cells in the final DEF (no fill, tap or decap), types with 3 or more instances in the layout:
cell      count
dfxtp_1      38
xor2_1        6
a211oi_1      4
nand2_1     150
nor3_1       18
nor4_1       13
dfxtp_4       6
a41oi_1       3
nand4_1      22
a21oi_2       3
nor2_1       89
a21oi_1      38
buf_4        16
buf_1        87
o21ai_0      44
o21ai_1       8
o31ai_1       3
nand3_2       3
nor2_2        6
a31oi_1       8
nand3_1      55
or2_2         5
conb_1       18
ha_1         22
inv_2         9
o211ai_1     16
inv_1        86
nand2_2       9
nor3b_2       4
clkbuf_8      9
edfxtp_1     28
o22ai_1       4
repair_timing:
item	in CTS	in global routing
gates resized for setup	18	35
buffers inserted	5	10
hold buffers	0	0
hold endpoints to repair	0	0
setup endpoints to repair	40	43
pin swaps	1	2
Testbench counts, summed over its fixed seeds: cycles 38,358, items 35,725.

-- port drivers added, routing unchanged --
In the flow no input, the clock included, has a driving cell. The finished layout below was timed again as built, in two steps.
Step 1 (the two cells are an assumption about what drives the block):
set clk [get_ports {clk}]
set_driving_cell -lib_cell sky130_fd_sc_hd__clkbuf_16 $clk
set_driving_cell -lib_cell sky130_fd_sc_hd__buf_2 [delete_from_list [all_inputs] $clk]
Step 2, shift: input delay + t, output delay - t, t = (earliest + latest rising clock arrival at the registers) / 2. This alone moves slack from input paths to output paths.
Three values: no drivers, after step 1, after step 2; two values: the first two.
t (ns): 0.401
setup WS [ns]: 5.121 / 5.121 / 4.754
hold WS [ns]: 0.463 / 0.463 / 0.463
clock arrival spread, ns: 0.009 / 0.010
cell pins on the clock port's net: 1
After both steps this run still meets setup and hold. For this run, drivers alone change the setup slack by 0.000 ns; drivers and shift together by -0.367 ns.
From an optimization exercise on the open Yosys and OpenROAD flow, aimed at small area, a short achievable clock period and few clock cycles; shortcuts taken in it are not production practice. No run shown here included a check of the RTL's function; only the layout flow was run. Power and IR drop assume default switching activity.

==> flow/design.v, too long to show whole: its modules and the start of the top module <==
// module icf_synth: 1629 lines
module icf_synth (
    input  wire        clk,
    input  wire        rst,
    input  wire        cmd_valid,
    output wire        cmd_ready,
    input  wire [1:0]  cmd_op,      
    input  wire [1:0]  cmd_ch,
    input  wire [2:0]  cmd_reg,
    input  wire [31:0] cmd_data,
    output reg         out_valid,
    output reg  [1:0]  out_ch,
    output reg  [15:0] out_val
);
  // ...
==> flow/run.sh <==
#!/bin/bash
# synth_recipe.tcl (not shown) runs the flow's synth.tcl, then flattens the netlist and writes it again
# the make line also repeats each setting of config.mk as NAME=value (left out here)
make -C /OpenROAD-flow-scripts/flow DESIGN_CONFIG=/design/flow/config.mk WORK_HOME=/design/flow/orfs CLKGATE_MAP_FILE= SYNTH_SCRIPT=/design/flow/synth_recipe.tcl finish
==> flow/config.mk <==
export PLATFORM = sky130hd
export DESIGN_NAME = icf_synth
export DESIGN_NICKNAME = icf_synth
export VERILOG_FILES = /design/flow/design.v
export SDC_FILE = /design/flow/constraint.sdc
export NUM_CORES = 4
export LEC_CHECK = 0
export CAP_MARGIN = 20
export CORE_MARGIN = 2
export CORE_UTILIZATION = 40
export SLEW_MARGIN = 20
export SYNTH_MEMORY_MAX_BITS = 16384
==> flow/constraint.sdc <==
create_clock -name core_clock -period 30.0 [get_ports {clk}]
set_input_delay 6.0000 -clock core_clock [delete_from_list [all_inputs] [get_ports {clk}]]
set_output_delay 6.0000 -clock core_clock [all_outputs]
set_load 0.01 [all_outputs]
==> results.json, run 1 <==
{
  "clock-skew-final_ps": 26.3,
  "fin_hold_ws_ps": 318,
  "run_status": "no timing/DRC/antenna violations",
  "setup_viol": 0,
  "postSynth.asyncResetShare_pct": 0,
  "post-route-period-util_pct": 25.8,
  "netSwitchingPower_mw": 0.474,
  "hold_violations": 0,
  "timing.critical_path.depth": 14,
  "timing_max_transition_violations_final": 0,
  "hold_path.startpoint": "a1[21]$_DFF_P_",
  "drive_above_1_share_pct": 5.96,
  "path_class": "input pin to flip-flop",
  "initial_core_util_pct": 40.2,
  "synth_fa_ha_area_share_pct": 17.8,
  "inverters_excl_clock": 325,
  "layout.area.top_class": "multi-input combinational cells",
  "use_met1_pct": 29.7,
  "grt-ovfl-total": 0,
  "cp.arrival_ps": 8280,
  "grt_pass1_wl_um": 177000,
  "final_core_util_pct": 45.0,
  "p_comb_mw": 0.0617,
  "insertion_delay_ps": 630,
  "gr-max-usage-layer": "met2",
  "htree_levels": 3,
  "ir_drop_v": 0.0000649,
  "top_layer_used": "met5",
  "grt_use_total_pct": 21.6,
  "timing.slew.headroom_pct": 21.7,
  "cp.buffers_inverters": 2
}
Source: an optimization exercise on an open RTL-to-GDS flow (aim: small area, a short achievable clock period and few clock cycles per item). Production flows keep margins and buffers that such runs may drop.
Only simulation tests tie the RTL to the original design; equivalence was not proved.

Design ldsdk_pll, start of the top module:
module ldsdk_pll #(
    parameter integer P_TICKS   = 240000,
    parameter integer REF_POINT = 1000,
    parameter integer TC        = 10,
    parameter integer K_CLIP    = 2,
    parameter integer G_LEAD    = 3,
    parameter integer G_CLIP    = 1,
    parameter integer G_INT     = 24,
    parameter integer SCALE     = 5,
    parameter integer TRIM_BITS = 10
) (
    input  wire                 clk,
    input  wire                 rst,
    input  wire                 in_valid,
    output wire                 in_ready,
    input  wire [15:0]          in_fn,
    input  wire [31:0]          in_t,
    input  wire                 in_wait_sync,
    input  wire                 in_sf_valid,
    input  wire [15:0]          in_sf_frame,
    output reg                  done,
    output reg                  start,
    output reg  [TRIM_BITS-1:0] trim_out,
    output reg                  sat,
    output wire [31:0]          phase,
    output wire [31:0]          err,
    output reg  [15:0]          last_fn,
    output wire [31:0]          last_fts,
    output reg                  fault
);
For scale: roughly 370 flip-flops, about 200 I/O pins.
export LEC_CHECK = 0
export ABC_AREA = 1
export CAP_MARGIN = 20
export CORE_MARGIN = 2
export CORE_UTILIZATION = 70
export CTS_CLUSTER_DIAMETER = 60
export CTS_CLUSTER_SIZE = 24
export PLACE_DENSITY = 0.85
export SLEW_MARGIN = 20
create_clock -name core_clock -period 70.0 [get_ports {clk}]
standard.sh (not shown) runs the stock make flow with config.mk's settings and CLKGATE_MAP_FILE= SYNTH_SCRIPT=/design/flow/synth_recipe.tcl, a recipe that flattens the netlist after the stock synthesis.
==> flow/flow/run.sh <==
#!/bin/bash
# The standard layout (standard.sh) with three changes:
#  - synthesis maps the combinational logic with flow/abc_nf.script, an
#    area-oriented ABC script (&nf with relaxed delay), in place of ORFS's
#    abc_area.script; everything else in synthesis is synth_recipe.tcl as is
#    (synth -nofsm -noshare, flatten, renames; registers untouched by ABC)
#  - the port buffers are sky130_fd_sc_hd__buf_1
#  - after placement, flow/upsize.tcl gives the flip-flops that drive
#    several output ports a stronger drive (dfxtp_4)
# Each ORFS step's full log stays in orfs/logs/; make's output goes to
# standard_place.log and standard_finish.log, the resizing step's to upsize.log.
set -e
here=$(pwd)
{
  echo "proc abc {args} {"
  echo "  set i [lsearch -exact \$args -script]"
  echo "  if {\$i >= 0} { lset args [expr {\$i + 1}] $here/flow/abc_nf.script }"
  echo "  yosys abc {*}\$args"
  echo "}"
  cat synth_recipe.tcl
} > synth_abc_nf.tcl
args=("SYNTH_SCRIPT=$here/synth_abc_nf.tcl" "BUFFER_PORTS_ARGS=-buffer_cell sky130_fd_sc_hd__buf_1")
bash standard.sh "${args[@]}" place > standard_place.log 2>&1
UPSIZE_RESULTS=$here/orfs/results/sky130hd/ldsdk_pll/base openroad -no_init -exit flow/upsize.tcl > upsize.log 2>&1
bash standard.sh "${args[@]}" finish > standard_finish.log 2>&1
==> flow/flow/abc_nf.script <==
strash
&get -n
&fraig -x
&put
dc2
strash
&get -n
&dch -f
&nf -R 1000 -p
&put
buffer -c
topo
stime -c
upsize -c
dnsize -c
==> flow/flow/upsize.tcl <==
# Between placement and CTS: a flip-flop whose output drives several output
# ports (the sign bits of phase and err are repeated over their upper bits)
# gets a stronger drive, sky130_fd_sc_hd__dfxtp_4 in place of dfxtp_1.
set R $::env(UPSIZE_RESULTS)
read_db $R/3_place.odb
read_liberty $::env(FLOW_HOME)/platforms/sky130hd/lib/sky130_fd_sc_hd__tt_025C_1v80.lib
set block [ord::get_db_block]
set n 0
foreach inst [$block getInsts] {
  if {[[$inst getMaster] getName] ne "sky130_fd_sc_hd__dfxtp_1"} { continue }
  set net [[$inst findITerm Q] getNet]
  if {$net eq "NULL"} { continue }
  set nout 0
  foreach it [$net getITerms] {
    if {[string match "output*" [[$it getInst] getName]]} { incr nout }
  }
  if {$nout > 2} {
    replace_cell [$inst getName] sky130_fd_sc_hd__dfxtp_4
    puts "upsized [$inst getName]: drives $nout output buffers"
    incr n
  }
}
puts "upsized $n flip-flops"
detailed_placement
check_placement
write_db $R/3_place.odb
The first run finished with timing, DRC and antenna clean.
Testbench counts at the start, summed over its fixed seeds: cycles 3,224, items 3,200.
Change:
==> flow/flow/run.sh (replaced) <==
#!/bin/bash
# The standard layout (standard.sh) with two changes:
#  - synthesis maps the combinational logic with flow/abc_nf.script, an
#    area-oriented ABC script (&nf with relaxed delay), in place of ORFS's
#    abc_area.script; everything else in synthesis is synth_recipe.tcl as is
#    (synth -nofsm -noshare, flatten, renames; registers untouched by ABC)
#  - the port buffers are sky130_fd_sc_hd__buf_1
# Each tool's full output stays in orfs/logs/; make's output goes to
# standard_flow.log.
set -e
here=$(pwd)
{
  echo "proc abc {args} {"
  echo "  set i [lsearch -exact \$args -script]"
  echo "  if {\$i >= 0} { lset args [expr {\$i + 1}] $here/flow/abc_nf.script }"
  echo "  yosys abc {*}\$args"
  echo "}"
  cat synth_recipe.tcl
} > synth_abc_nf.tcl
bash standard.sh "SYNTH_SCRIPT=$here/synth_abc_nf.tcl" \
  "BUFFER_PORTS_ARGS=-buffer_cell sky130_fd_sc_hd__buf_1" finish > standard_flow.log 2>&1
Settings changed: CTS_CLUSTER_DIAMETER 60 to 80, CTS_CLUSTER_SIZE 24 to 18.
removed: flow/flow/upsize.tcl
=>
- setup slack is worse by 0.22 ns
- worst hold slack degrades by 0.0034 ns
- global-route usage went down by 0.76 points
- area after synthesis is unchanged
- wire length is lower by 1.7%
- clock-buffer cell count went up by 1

===

● **YOUR OBJECTIVE**: Write out every line in the data that holds the string "endpoints".

● **EXERCISE RESPONSE**:
hold endpoints to repair	0	0
setup endpoints to repair	40	43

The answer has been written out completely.